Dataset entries
▬▬▬
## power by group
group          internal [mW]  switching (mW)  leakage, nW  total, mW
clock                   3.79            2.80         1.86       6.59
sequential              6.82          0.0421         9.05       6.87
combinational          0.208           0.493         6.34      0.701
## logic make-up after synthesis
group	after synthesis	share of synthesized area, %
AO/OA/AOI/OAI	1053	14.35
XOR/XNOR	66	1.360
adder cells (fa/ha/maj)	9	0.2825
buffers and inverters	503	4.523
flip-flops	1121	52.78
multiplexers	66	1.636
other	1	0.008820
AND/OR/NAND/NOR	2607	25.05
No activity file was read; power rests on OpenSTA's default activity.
==> config.mk <==
export PLATFORM = sky130hd
export DESIGN_NAME = pc_seq_ctrl
export DESIGN_NICKNAME = d
export VERILOG_FILES = /design/src/rtl/pc_seq_ctrl.sv
export SDC_FILE = /design/constraint.sdc
export NUM_CORES = 1
export LEC_CHECK = 0
export CAP_MARGIN = 15
export CORE_UTILIZATION = 40
export CTS_BUF_LIST = sky130_fd_sc_hd__clkbuf_8
export CTS_CLUSTER_DIAMETER = 50
export DETAILED_ROUTE_END_ITERATION = 7
export GPL_TIMING_DRIVEN = 0
export PLACE_DENSITY = 0.74
export SLEW_MARGIN = 25
export SYNTH_ARGS = -nofsm -noshare
export SYNTH_HDL_FRONTEND = slang
export SYNTH_SLANG_ARGS = --single-unit
==> constraint.sdc <==
create_clock -name i_clk -period 3.6 [get_ports i_clk]
set_input_delay 0.36 -clock i_clk [delete_from_list [all_inputs] [get_ports i_clk]]
set_output_delay 0.36 -clock i_clk [all_outputs]
set_load 0.01 [all_outputs]
==> src/rtl/pc_seq_ctrl.sv <==
// Multi-cycle fetch/execute/memory/writeback sequencer for the single-issue core.
// Optional macro SEQ_TIMEOUT_EN adds an abort-to-halt timeout on S_WAIT/S_MEM.
module pc_seq_ctrl #(
    parameter int WIDTH   = 32,
    parameter int TIMEOUT = 255
) (
    input  logic             i_clk,
    input  logic             i_rst,
    input  logic [WIDTH-1:0] i_pc,
    output logic             o_if_valid,
    output logic [WIDTH-1:0] o_if_addr,
    input  logic             i_if_ready,
    input  logic             i_if_rvalid,
    input  logic [31:0]      i_if_rdata,
    output logic [31:0]      o_inst,
    output logic             o_inst_valid,
    input  logic             i_is_load,
    input  logic             i_is_store,
    input  logic             i_halt,
    output logic             o_ls_valid,
    input  logic             i_ls_ready,
    input  logic             i_ls_done,
    output logic             o_pc_wen,
    output logic             o_rf_wen,
    output logic             o_halted,
    output logic [63:0]      o_instret,
    output logic             o_timeout
);

    typedef enum logic [2:0] {
        S_IF   = 3'd0,
        S_WAIT = 3'd1,
        S_EX   = 3'd2,
        S_MEM  = 3'd3,
        S_WB   = 3'd4,
        S_HALT = 3'd5
    } state_t;

    state_t      state_q, state_d;
    logic [31:0] inst_q, inst_d;
    logic        acc_q, acc_d;       // LSU request already accepted
    logic        st_q, st_d;         // current instruction is a store
    logic [63:0] instret_q, instret_d;
    logic        tmo_hit;

`ifdef SEQ_TIMEOUT_EN
    localparam int CW = $clog2(TIMEOUT + 1);
    logic [CW-1:0] cnt_q;

    // Zero whenever outside the wait states, so each entry starts counting afresh.
    always_ff @(posedge i_clk) begin
        if (i_rst || !(state_q == S_WAIT || state_q == S_MEM)) begin
            cnt_q <= '0;
        end else begin
            cnt_q <= cnt_q + CW'(1);
        end
    end

    assign tmo_hit = (cnt_q == CW'(TIMEOUT - 1));
`else
    assign tmo_hit = 1'b0;
`endif

    always_ff @(posedge i_clk) begin
        if (i_rst) begin
            state_q   <= S_IF;
            inst_q    <= '0;
            acc_q     <= 1'b0;
            st_q      <= 1'b0;
            instret_q <= '0;
        end else begin
            state_q   <= state_d;
            inst_q    <= inst_d;
            acc_q     <= acc_d;
            st_q      <= st_d;
            instret_q <= instret_d;
        end
    end

    always_comb begin
        state_d      = state_q;
        inst_d       = inst_q;
        acc_d        = acc_q;
        st_d         = st_q;
        instret_d    = instret_q;
        o_if_valid   = 1'b0;
        o_if_addr    = '0;
        o_inst_valid = 1'b0;
        o_ls_valid   = 1'b0;
        o_pc_wen     = 1'b0;
        o_rf_wen     = 1'b0;
        o_halted     = 1'b0;
        o_timeout    = 1'b0;
        case (state_q)
            S_IF: begin
                o_if_valid = 1'b1;
                o_if_addr  = i_pc;
                // rvalid without ready is a stale response and is dropped
                if (i_if_ready) begin
                    if (i_if_rvalid) begin
                        inst_d  = i_if_rdata;
                        state_d = S_EX;
                    end else begin
                        state_d = S_WAIT;
                    end
                end
            end
            S_WAIT: begin
                if (i_if_rvalid) begin
                    inst_d  = i_if_rdata;
                    state_d = S_EX;
                end else if (tmo_hit) begin
                    o_timeout = 1'b1;
                    state_d   = S_HALT;
                end
            end
            S_EX: begin
                o_inst_valid = 1'b1;
                st_d         = i_is_store;
                acc_d        = 1'b0;
                if (i_halt) begin
                    state_d = S_HALT;
                end else if (i_is_load || i_is_store) begin
                    state_d = S_MEM;
                end else begin
                    state_d = S_WB;
                end
            end
            S_MEM: begin
                o_ls_valid = !acc_q;
                if (!acc_q && i_ls_ready) begin
                    acc_d = 1'b1;
                end
                if (i_ls_done && (acc_q || i_ls_ready)) begin
                    state_d = S_WB;
                end else if (tmo_hit) begin
                    o_timeout = 1'b1;
                    state_d   = S_HALT;
                end
            end
            S_WB: begin
                o_pc_wen  = 1'b1;
                o_rf_wen  = !st_q;
                instret_d = instret_q + 64'd1;
                state_d   = S_IF;
            end
            S_HALT: begin
                o_halted = 1'b1;
            end
            default: begin
                state_d = S_IF;
            end
        endcase
    end

    assign o_inst    = inst_q;
    assign o_instret = instret_q;

endmodule

==> results of run 1 <==
-- flip-flops by register name, indices dropped and copies added (netlist names) --
signal	flops
acc_q	1
st_q	1
o_inst	32
o_instret	64
state_q	3
-- layout make-up --
| cell class | count | area, sq um |
|---|---|---|
| Sequential cell | 101 | 2020 |
| Inverter | 8 | 30.0 |
| Timing Repair Buffer | 206 | 2060 |
| Clock buffer | 10 | 138 |
| Tap cell | 143 | 179 |
| Clock inverter | 6 | 86.3 |
| Fill cell | 1027 | 4300 |
| Buffer | 31 | 148 |
| Multi-Input combinational cell | 418 | 2550 |
-- through the flow --
| step | setup slack [ns] | cell area [sq um] | cells | hold WS, ns |
|---|---|---|---|---|
| detailed placement | 0.786 | 6990 | 907 | 0.474 |
| finish | 0.586 | 7220 | 923 | 0.487 |
| CTS | 0.566 | 7220 | 923 | 0.488 |
| floorplan | 1.30 | 4750 | 558 | 0.461 |
| global placement | 0.915 | 6990 | 907 | 0.468 |
| global route | 0.403 | 7220 | 923 | 0.539 |
-- final timing paths --
path	endpoint	from	cells past startpoint	slack [ns]
setup / recovery	o_if_addr[22]	state_q[1]$_SDFFE_PP0P_	5	0.59
hold / removal	o_instret[63]$_SDFFE_PP0N_	o_instret[63]$_SDFFE_PP0N_	2	0.49
setup reg to reg	o_instret[56]$_SDFFE_PP0N_	state_q[2]$_SDFFE_PP0P_	8	0.79
hold reg to reg	o_instret[63]$_SDFFE_PP0N_	o_instret[63]$_SDFFE_PP0N_	2	0.49
-- layer usage --
layer	global-route usage [%]	wire, um
met2	42.6	7510
met3	5.58	765
met4	7.93	247
met1	28.9	6150
met5	0	0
▬▬▬
Quote the data above from the line containing "S_WAIT: begin" to the line containing "S_WB: begin", inclusive, and stop.

            S_WAIT: begin
                if (i_if_rvalid) begin
                    inst_d  = i_if_rdata;
                    state_d = S_EX;
                end else if (tmo_hit) begin
                    o_timeout = 1'b1;
                    state_d   = S_HALT;
                end
            end
            S_EX: begin
                o_inst_valid = 1'b1;
                st_d         = i_is_store;
                acc_d        = 1'b0;
                if (i_halt) begin
                    state_d = S_HALT;
                end else if (i_is_load || i_is_store) begin
                    state_d = S_MEM;
                end else begin
                    state_d = S_WB;
                end
            end
            S_MEM: begin
                o_ls_valid = !acc_q;
                if (!acc_q && i_ls_ready) begin
                    acc_d = 1'b1;
                end
                if (i_ls_done && (acc_q || i_ls_ready)) begin
                    state_d = S_WB;
                end else if (tmo_hit) begin
                    o_timeout = 1'b1;
                    state_d   = S_HALT;
                end
            end
            S_WB: begin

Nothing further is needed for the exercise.